-- Opening Marker --
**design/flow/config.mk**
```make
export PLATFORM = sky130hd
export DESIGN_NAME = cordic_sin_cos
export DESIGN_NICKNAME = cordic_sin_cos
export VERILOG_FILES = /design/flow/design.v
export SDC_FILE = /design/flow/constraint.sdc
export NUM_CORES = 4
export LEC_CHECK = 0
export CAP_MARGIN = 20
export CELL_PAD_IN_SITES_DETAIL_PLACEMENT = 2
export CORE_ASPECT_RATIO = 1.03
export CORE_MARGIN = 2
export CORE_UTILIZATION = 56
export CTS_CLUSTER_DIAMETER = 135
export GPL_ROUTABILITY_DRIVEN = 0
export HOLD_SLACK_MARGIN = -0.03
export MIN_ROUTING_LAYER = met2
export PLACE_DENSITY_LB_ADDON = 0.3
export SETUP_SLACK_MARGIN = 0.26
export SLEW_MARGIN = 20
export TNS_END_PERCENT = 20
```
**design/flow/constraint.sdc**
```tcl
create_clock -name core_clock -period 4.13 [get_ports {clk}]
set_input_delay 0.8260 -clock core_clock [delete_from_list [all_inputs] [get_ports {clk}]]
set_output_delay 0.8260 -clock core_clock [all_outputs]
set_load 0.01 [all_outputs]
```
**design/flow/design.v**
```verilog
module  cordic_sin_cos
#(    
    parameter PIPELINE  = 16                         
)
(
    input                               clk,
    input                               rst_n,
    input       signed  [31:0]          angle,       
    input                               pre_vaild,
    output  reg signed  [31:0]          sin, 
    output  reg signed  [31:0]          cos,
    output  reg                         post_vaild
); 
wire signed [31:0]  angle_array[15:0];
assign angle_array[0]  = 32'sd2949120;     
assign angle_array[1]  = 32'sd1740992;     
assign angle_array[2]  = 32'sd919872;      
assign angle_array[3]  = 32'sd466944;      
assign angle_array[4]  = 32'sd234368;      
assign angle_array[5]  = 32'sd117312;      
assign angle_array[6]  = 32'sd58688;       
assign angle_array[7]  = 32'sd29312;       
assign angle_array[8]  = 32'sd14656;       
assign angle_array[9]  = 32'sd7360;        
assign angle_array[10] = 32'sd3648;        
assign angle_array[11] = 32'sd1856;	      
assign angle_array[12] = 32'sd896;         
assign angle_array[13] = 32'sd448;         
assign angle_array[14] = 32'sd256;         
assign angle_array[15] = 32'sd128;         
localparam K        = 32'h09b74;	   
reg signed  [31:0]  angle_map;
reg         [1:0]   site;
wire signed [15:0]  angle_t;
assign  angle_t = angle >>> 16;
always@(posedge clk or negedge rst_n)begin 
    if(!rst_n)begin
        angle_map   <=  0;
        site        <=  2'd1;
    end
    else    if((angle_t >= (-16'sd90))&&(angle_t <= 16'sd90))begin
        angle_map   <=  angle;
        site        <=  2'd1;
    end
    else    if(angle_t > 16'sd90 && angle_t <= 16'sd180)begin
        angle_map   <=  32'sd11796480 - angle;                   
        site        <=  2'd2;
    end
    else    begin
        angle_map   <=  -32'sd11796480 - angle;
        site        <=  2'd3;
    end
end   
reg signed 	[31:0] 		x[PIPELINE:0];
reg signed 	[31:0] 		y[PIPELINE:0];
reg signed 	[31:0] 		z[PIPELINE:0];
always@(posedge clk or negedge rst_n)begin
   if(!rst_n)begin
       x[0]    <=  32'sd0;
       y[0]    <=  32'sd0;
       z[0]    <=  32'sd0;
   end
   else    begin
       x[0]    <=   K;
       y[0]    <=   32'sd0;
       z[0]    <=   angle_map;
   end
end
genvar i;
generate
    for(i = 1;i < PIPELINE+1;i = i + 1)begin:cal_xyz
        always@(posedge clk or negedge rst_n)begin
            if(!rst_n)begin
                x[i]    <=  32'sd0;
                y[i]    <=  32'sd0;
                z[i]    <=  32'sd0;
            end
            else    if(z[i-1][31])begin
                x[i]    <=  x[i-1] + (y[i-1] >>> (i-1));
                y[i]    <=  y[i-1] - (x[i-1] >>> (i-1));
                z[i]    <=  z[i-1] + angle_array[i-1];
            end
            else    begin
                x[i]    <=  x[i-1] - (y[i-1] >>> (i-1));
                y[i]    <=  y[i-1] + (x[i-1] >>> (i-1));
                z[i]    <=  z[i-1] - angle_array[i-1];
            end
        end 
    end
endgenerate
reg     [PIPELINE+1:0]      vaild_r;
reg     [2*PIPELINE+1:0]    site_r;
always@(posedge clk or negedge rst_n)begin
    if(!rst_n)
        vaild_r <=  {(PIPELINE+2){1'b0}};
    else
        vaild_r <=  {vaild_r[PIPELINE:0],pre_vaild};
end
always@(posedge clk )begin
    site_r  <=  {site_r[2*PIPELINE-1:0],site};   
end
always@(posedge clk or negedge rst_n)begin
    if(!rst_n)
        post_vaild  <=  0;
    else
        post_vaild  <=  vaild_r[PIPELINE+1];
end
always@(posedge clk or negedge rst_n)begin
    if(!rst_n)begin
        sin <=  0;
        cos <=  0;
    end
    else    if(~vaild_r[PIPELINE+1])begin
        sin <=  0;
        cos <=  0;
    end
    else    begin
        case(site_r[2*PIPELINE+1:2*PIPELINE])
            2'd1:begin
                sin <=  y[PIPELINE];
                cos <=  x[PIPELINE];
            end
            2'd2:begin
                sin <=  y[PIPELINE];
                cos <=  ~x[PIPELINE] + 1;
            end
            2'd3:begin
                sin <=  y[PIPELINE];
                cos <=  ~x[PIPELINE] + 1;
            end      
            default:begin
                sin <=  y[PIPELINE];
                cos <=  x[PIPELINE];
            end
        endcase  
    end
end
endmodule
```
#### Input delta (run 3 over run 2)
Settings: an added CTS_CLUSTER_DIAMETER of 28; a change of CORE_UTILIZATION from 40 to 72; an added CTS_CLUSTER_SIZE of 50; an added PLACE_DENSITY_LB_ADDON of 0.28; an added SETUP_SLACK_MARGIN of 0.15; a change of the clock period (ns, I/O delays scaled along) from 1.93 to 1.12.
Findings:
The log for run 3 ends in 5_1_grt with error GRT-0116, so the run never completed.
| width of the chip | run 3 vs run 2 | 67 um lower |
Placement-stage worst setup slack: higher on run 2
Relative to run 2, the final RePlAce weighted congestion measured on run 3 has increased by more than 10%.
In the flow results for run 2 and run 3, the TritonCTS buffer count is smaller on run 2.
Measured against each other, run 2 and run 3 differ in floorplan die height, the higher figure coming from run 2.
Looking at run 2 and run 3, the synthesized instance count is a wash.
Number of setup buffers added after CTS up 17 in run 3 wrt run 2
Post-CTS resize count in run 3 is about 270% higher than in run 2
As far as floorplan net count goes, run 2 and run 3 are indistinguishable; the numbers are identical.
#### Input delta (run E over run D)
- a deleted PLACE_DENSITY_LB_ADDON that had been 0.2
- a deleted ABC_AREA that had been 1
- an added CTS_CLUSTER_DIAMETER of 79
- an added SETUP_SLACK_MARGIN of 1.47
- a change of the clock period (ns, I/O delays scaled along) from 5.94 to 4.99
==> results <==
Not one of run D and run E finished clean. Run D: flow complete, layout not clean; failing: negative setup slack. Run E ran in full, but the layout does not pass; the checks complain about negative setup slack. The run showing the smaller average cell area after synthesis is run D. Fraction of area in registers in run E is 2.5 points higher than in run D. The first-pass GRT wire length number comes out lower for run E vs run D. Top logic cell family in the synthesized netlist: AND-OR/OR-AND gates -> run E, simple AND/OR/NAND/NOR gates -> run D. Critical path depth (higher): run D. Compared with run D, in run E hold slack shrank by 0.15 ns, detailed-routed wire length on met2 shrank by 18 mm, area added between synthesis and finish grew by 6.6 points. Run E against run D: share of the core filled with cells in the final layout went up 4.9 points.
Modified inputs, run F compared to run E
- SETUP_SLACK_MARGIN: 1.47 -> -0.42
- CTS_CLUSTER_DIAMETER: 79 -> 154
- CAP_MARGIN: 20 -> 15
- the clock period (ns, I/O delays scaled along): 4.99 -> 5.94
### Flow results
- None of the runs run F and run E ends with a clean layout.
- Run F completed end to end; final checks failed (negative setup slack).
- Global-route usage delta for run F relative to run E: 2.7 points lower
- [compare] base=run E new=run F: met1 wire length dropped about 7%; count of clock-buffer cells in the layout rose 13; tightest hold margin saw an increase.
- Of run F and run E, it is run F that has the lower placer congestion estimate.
-- Closing Marker --
» **Aim of the exercise**:
Set down only the lines from the line with "- [compare] base=run" through the last line of the data above, keeping both the first and the last.

» **Response**:
- [compare] base=run E new=run F: met1 wire length dropped about 7%; count of clock-buffer cells in the layout rose 13; tightest hold margin saw an increase.
- Of run F and run E, it is run F that has the lower placer congestion estimate.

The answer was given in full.